* Exercise
Which lines of the entries below include "echo"? List them all.

Saved data entries
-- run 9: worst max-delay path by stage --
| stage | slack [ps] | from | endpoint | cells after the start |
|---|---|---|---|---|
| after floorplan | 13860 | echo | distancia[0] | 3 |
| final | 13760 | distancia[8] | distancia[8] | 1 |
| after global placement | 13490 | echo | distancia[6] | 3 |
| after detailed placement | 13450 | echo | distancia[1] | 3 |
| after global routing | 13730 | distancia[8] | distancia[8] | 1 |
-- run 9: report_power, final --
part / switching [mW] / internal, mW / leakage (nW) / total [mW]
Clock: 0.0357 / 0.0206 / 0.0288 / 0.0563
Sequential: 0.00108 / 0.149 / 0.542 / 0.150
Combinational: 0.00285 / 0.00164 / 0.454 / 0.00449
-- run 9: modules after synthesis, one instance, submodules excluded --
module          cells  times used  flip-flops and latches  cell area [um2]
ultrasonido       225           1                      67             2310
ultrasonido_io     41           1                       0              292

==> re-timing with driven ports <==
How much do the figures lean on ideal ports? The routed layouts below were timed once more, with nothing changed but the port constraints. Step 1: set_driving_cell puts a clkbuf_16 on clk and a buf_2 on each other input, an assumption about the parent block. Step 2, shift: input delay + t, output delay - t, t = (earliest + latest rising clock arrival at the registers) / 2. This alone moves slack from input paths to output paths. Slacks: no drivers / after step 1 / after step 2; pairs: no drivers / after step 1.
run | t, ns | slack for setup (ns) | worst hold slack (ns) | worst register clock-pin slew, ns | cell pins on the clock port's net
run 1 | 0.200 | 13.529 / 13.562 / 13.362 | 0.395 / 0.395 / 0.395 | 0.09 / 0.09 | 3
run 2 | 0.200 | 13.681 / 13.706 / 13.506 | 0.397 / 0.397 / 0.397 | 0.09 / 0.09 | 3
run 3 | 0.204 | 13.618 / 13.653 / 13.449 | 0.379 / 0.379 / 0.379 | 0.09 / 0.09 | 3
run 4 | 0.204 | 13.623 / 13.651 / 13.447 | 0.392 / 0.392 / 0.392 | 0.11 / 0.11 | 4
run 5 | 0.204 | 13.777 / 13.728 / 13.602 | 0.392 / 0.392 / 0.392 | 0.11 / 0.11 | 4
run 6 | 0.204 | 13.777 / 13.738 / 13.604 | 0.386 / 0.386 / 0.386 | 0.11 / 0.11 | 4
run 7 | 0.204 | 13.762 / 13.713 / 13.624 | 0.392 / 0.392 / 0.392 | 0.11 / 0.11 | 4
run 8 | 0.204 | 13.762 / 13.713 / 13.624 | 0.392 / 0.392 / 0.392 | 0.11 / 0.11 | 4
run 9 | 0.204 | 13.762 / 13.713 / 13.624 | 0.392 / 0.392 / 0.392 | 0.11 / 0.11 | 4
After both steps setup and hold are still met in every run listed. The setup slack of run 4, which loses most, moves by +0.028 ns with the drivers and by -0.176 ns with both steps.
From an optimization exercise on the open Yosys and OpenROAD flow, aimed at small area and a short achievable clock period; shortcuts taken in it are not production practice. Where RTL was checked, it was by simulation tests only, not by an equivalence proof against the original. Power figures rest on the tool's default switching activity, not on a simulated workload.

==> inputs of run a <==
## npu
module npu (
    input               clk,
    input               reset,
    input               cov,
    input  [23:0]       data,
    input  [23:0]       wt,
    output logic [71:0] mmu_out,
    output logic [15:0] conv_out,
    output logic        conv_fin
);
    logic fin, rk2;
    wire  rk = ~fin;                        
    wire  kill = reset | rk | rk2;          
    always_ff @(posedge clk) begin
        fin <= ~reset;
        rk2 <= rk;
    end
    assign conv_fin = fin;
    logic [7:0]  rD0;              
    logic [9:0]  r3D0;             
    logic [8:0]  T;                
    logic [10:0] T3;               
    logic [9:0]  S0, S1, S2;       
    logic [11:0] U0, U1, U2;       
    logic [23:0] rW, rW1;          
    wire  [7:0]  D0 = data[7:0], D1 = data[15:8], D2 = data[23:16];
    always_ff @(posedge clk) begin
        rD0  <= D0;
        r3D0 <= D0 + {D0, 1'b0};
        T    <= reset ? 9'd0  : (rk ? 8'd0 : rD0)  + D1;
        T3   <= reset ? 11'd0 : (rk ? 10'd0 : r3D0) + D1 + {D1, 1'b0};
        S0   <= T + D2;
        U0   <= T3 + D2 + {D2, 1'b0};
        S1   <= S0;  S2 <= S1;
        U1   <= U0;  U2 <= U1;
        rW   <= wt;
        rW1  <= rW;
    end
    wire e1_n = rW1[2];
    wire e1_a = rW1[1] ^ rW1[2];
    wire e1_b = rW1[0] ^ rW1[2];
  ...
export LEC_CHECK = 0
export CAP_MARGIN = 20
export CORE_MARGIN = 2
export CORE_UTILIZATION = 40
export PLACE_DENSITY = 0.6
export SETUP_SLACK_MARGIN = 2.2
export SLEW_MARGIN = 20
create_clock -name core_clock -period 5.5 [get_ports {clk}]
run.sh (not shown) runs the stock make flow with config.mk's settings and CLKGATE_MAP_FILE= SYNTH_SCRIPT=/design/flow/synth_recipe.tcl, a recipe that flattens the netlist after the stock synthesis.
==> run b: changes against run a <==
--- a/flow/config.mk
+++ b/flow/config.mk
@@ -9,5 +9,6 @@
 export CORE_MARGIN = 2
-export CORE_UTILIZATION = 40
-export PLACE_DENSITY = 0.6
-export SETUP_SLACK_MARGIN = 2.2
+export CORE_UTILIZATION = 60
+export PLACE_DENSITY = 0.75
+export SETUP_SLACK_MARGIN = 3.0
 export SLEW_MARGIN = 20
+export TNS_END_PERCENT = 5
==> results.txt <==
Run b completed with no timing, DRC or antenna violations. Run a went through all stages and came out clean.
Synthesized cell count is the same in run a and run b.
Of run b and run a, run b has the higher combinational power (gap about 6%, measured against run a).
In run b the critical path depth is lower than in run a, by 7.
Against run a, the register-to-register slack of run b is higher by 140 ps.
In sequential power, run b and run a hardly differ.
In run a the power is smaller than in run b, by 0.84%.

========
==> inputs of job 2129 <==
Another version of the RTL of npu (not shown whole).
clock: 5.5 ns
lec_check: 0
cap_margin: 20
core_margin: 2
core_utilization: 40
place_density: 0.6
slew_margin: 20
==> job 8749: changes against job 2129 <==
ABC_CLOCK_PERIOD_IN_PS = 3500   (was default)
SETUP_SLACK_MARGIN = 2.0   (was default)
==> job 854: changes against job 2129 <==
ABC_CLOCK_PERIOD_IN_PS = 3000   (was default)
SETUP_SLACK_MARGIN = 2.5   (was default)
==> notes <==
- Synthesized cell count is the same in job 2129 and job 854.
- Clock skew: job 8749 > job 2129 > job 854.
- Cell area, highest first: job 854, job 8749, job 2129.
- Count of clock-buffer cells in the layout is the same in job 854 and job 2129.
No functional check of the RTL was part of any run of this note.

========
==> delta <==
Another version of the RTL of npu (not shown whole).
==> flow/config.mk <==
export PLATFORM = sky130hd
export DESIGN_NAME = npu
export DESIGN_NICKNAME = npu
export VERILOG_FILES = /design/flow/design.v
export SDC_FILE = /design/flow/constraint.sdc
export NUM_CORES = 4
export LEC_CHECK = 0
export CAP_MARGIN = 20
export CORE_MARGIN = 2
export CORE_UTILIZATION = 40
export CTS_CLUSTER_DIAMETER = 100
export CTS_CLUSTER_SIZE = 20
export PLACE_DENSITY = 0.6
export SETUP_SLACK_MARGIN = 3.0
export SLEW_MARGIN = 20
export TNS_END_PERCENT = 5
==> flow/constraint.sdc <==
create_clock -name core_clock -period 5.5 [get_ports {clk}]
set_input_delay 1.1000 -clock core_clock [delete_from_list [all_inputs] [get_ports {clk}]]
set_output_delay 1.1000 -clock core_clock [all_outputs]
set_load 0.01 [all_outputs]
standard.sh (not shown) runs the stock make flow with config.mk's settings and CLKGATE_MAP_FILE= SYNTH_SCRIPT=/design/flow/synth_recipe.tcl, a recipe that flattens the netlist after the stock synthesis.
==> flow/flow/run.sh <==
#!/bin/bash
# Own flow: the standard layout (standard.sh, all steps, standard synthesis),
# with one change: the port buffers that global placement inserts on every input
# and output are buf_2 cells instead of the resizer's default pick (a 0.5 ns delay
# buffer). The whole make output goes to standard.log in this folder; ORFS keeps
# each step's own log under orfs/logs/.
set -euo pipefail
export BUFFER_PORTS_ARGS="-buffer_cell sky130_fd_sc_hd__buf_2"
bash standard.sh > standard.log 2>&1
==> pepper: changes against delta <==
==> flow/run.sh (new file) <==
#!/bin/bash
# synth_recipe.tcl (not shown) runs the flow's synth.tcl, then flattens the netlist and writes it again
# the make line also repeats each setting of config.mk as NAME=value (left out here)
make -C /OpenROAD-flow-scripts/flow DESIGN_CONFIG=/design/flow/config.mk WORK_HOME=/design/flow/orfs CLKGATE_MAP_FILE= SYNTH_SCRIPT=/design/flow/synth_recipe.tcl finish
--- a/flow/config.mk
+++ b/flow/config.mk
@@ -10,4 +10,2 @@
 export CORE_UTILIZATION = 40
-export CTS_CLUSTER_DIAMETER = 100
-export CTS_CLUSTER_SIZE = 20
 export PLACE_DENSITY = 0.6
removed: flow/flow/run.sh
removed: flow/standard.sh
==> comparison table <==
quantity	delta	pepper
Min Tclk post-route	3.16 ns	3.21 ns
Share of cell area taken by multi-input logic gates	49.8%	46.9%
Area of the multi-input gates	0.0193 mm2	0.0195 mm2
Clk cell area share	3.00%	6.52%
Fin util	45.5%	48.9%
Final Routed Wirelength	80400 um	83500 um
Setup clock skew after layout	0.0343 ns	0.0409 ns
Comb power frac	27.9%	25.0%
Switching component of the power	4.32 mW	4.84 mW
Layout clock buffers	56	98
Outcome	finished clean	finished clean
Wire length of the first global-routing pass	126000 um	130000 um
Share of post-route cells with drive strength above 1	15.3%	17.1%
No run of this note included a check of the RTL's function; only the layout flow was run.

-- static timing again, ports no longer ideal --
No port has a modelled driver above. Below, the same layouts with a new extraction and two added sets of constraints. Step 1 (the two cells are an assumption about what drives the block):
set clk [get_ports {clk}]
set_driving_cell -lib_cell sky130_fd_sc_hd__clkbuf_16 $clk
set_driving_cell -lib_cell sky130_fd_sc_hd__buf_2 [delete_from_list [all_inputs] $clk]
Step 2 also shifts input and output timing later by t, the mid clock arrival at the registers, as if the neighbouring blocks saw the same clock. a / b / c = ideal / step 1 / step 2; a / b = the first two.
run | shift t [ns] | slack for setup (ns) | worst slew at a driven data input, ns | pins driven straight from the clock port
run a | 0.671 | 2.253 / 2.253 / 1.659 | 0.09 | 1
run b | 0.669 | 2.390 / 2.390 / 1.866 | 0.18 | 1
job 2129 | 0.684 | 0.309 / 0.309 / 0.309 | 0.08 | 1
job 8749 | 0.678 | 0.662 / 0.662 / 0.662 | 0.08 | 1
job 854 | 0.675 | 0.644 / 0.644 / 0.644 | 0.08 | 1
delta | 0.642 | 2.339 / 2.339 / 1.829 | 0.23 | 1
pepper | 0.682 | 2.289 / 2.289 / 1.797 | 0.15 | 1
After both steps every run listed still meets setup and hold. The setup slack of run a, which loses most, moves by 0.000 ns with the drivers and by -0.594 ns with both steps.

* Solution to this problem
| after floorplan | 13860 | echo | distancia[0] | 3 |
| after global placement | 13490 | echo | distancia[6] | 3 |
| after detailed placement | 13450 | echo | distancia[1] | 3 |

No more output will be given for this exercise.